*** Block opens ***
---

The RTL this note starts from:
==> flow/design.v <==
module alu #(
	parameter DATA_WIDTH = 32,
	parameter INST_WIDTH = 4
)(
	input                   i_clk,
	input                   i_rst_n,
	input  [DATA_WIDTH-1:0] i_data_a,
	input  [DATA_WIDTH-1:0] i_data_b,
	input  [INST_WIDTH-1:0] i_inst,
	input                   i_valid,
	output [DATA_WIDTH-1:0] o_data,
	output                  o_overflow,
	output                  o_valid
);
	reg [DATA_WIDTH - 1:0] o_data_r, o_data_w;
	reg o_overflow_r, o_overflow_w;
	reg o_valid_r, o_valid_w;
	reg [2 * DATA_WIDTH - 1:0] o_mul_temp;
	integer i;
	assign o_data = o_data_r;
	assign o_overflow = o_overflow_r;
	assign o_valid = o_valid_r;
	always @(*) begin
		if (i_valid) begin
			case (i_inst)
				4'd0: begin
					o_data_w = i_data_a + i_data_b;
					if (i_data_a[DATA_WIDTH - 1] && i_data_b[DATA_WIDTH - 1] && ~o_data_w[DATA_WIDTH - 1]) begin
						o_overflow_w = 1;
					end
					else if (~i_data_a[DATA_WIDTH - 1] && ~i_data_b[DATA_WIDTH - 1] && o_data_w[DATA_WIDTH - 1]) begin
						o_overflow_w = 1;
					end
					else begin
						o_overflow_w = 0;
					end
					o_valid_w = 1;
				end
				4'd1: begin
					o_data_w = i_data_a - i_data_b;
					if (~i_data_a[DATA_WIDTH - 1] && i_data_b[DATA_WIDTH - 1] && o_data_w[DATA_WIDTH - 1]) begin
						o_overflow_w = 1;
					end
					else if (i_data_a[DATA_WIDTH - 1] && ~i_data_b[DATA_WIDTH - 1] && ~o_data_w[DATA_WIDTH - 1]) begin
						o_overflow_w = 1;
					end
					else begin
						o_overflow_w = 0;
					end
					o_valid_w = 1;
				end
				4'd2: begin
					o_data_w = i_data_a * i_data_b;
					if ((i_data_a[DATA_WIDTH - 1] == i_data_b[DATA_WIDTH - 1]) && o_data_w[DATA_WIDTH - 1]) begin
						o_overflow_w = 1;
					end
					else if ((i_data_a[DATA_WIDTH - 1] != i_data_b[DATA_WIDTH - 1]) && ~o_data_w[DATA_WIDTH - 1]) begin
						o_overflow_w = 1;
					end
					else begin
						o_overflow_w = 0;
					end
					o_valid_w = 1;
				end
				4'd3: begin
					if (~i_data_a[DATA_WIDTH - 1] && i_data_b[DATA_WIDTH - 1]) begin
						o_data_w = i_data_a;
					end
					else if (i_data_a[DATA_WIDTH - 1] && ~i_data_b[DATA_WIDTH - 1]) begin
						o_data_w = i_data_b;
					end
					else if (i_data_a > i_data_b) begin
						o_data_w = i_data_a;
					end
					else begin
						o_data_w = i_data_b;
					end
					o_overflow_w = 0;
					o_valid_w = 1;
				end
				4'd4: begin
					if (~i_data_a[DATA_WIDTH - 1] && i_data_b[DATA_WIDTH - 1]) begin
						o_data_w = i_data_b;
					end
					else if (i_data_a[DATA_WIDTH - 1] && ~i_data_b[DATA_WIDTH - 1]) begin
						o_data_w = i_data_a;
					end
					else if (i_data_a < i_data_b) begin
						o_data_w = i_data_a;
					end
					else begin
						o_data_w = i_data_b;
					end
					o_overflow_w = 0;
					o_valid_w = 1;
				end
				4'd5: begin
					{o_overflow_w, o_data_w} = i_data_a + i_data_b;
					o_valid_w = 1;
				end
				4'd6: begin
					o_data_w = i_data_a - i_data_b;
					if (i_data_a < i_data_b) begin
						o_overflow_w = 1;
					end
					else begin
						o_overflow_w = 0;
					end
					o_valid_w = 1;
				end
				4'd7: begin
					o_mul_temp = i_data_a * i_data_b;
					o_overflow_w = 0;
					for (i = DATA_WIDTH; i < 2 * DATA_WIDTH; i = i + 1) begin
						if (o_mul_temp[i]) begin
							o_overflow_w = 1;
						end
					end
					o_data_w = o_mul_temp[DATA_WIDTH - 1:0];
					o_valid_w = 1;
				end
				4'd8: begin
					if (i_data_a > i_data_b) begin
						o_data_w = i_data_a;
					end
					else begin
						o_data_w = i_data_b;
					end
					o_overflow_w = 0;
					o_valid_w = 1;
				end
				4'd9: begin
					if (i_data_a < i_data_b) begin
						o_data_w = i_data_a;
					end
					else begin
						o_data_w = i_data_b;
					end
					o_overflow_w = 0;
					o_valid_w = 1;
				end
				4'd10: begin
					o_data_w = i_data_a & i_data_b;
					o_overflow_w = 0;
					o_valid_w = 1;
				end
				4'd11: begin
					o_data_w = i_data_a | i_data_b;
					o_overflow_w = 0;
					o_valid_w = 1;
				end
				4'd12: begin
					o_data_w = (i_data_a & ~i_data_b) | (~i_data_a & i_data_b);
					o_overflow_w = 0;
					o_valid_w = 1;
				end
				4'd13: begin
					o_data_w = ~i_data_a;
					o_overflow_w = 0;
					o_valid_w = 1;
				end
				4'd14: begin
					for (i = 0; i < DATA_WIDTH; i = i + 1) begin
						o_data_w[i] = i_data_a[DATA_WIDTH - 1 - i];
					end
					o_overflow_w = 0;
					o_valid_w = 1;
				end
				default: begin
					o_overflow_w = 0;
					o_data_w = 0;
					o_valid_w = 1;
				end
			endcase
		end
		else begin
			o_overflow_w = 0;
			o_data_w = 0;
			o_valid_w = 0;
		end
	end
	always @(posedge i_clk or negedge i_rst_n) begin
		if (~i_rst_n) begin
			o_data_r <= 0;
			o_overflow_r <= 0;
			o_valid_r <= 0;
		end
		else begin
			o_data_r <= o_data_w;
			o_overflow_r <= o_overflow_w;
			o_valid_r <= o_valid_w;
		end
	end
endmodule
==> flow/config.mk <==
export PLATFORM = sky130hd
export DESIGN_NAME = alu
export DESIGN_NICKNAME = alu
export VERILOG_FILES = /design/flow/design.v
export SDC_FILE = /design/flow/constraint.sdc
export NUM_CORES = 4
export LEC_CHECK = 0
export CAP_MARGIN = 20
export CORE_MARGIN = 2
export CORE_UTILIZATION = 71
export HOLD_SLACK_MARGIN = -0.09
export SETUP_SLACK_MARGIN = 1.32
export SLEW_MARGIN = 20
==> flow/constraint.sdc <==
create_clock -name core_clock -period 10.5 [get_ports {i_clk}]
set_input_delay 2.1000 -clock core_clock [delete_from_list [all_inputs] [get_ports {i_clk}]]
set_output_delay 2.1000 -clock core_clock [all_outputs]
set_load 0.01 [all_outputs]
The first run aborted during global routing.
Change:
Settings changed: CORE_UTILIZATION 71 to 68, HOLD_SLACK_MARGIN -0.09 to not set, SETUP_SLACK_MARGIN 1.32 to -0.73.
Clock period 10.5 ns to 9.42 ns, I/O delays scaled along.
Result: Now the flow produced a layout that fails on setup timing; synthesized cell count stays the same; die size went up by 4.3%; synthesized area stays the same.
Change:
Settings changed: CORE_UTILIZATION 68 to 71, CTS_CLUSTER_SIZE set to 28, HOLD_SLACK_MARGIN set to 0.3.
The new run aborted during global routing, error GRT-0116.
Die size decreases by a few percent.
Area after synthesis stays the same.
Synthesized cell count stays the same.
== wip/maple ==
// Topmodule
module Topmodule(
    input wire Clk,
    input wire Data,
    input wire Reset,
    input wire En,
    output reg Out
    );
For scale: ~5900 cells after synthesis, roughly 780 flip-flops, roughly 5 I/O pins.
clock: 8.12 ns
lec_check: 0
cap_margin: 15
cell_pad_in_sites_global_placement: 0
core_aspect_ratio: 0.92
core_margin: 2
core_utilization: 72
cts_cluster_diameter: 172
hold_slack_margin: -0.08
place_density: 0.63
setup_slack_margin: 2.08
slew_margin: 20
run.sh (not shown) runs the stock make flow with config.mk's settings and CLKGATE_MAP_FILE=.
Finished, but not clean: wip/maple, with negative setup slack.
diff inputs: wip/maple => wip/umber
Settings: clearing CTS_CLUSTER_DIAMETER, which used to be 172; clearing CORE_ASPECT_RATIO, which used to be 0.92; clearing SETUP_SLACK_MARGIN, which used to be 2.08; clearing CELL_PAD_IN_SITES_GLOBAL_PLACEMENT, which used to be 0; swapping 15 for 20 in CAP_MARGIN; clearing HOLD_SLACK_MARGIN, which used to be -0.08; putting ABC_AREA at 1 where nothing was set; clearing PLACE_DENSITY, which used to be 0.63; swapping 8.12 for 10.2 in the clock period (ns, I/O delays scaled along).
--- outcome ---
The final layout from wip/umber, which completed every stage, passed the timing, DRC and antenna checks at the end of the flow.
wip/maple was smaller in final cell area than wip/umber.
STATUS routed wire length: wip/umber loses against wip/maple
wip/umber reports a higher number of global-route vias before repair than wip/maple does.
Diff wip/maple -> wip/umber: hold slack now larger; xor/xnor share of the synthesized area now smaller.
Compared with wip/maple, wip/umber shows share of total power consumed by net switching higher by 0.62 points.
Compared wip/umber against wip/maple; combinational group share of total power within noise.
[compare] base=wip/maple new=wip/umber: total via count after detailed routing increased about 12%, detailed-route wire length per cell dropped 2.6 microns, time the final worst path needs with I/O delays and setup has decreased.
#### Input delta (wip/violet over wip/umber)
Settings: clearing ABC_AREA, which used to be 1; swapping 72 for 17 in CORE_UTILIZATION; swapping 10.2 for 11.2 in the clock period (ns, I/O delays scaled along).
==> comparison <==
In the flow results for wip/violet and wip/umber, the number of buffers created by CTS is larger on wip/violet.
Between wip/violet and wip/umber, hold slack is lower for wip/violet, wip/umber comes in above that.
Overall power consumption (wip/violet vs. wip/umber) decreases by a few percent

========
Starting RTL as in the previous note.
clock: 8.12 ns
lec_check: 0
cap_margin: 15
cell_pad_in_sites_global_placement: 0
core_margin: 2
core_utilization: 72
cts_cluster_diameter: 348
hold_slack_margin: 0.29
place_density: 0.63
setup_slack_margin: 0.42
slew_margin: 20
tns_end_percent: 10
The first run reached the layout checks and failed them: setup timing.
Edit:
- CELL_PAD_IN_SITES_GLOBAL_PLACEMENT: 0 -> not set
- CTS_CLUSTER_DIAMETER: 348 -> 278
- HOLD_SLACK_MARGIN: 0.29 -> not set
- PLACE_DENSITY: 0.63 -> not set
- SETUP_SLACK_MARGIN: 0.42 -> 1.92
- TNS_END_PERCENT: 10 -> not set
- clock period: 8.12 -> 7.63 ns (I/O delays scaled with it)
Effect:
- The changed run finished but fails on setup timing
- final cell count barely changes
- design area is about the same
- via count is about the same
- sequential power goes up by 6.5%
Edit:
- ABC_AREA: not set -> 1
- CAP_MARGIN: 15 -> 0
- CTS_CLUSTER_DIAMETER: 278 -> not set
- CTS_CLUSTER_SIZE: not set -> 16
- PLACE_DENSITY: not set -> 0.43
- SETUP_SLACK_MARGIN: 1.92 -> 1.65
- clock period: 7.63 -> 6.21 ns (I/O delays scaled with it)
What happened:
- The new run finished but fails on setup timing
- critical path depth came out higher by 14
- die size came out higher by 2.9%
- global-route usage came out higher by 2.1 points

========
## run A
Topmodule again, from the RTL that the note above started with.
clock: 16.3 ns
lec_check: 0
cap_margin: 20
cell_pad_in_sites_global_placement: 0
core_margin: 5
core_utilization: 67
cts_cluster_diameter: 235
gpl_routability_driven: 1
gpl_timing_driven: 0
max_routing_layer: met4
min_routing_layer: met2
place_density_lb_addon: 0.06
setup_slack_margin: -1.39
slew_margin: 15
Run A: it failed during global routing (5_1_grt), and the tool reported GRT-0116.
#### Input delta (run B over run A)
- clearing GPL_ROUTABILITY_DRIVEN, which used to be 1
- clearing MAX_ROUTING_LAYER, which used to be met4
- clearing PLACE_DENSITY_LB_ADDON, which used to be 0.06
- swapping 5 for 2 in CORE_MARGIN
- clearing GPL_TIMING_DRIVEN, which used to be 0
- swapping 15 for 20 in SLEW_MARGIN
- swapping -1.39 for 0.91 in SETUP_SLACK_MARGIN
- clearing CELL_PAD_IN_SITES_GLOBAL_PLACEMENT, which used to be 0
- swapping 67 for 40 in CORE_UTILIZATION
- clearing MIN_ROUTING_LAYER, which used to be met2
- clearing CTS_CLUSTER_DIAMETER, which used to be 235
- swapping 16.3 for 11.2 in the clock period (ns, I/O delays scaled along)
- In summary, run B completed successfully, with a layout that passed the timing, DRC and antenna checks.
- Delta (run B minus run A): post-synthesis cell count has remained practically unchanged; number of buffers created by CTS shows an increase of 7; pre-CTS setup slack went down by 4690 ps; adder and majority cell fraction of the synthesized area saw little to no change.
- Comparing run A and run B, the higher total instance count after detailed placement was measured on run B.
Setup changes, run B to run C
- putting GPL_TIMING_DRIVEN at 0 where nothing was set
- putting MAX_ROUTING_LAYER at met4 where nothing was set
- putting TNS_END_PERCENT at 65 where nothing was set
- swapping 0.91 for 1.5 in SETUP_SLACK_MARGIN
- swapping 11.2 for 8.69 in the clock period (ns, I/O delays scaled along)
Notes after the runs:
A slowest cell on the critical path of fa_2 is what run C shows, while fa_1 belongs to run B. Compared with run B, run C shows a higher global-route usage. Design area, run C and run B: smaller value in run B. The layout from run C, despite a flow that completed every stage, fails the layout checks, with the failing checks listed as setup timing. Run C against run B: wire length reported by the detailed router higher, number of global-route vias before repair higher, number of nets in the layout higher, sequential share of layout area lower, final tally of setup violations higher. Against run B, placer's final routability congestion estimate in run C rose by more than 10%.
Here is what was changed in the inputs of run D compared with run C.
- HOLD_SLACK_MARGIN newly set to -0.07
- GPL_TIMING_DRIVEN removed (was 0)
- CAP_MARGIN changed from 20 to 15
- TNS_END_PERCENT removed (was 65)
- CORE_UTILIZATION changed from 40 to 72
- SETUP_SLACK_MARGIN changed from 1.5 to 0.68
- CTS_CLUSTER_DIAMETER newly set to 95
- MAX_ROUTING_LAYER removed (was met4)
- the clock period (ns, I/O delays scaled along) changed from 8.69 to 7.74
Results
- Run D and run C: no clean run
- Layout checks on run D: not met. Flow itself completed; violations: setup timing.
- Although it ran to completion, run C produced a layout that fails the final checks because of setup timing.
- Delta (run D minus run C): total power picked up an extra 11%, count of standard-cell rows fell by 32, placed wire-length estimate after detailed placement now smaller, share of total power in the clock network went down 0.5 points.
- Clock latency reported for the late side of the worst-skew pair in run D is 30 ps lower than in run C
- When run D is set beside run C, its mean routed wirelength per cell turns out to be 0.82 um smaller.
- The higher final cell count came out of run C.
- Run D vs run C: worst vdd rail ir drop up by more than a quarter
- Run D gives less worst setup margin than run C did.
- | maximum number of pins on one net before global-route repair | run D vs run C | 94 higher |
For run E, these inputs were changed with respect to run D:
- swapping 15 for 20 in CAP_MARGIN
- clearing HOLD_SLACK_MARGIN, which used to be -0.07
- clearing SETUP_SLACK_MARGIN, which used to be 0.68
- clearing CTS_CLUSTER_DIAMETER, which used to be 95
- swapping 72 for 40 in CORE_UTILIZATION
- swapping 7.74 for 11.2 in the clock period (ns, I/O delays scaled along)
## What came out
Run E | status: complete | timing, DRC, antenna: pass. In run E, slack of the critical path is higher than in run D. When run E is set beside run D, its total vias in the final route turns out to be 1,691 smaller. On utilization of the core after routing: run E sits below run D.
*** Block closes ***
◆ INSTRUCTIONS TO FOLLOW: Write the number of lines in the data above that contain "constraint", adding no other words.

◆ EXERCISE SOLUTION: 2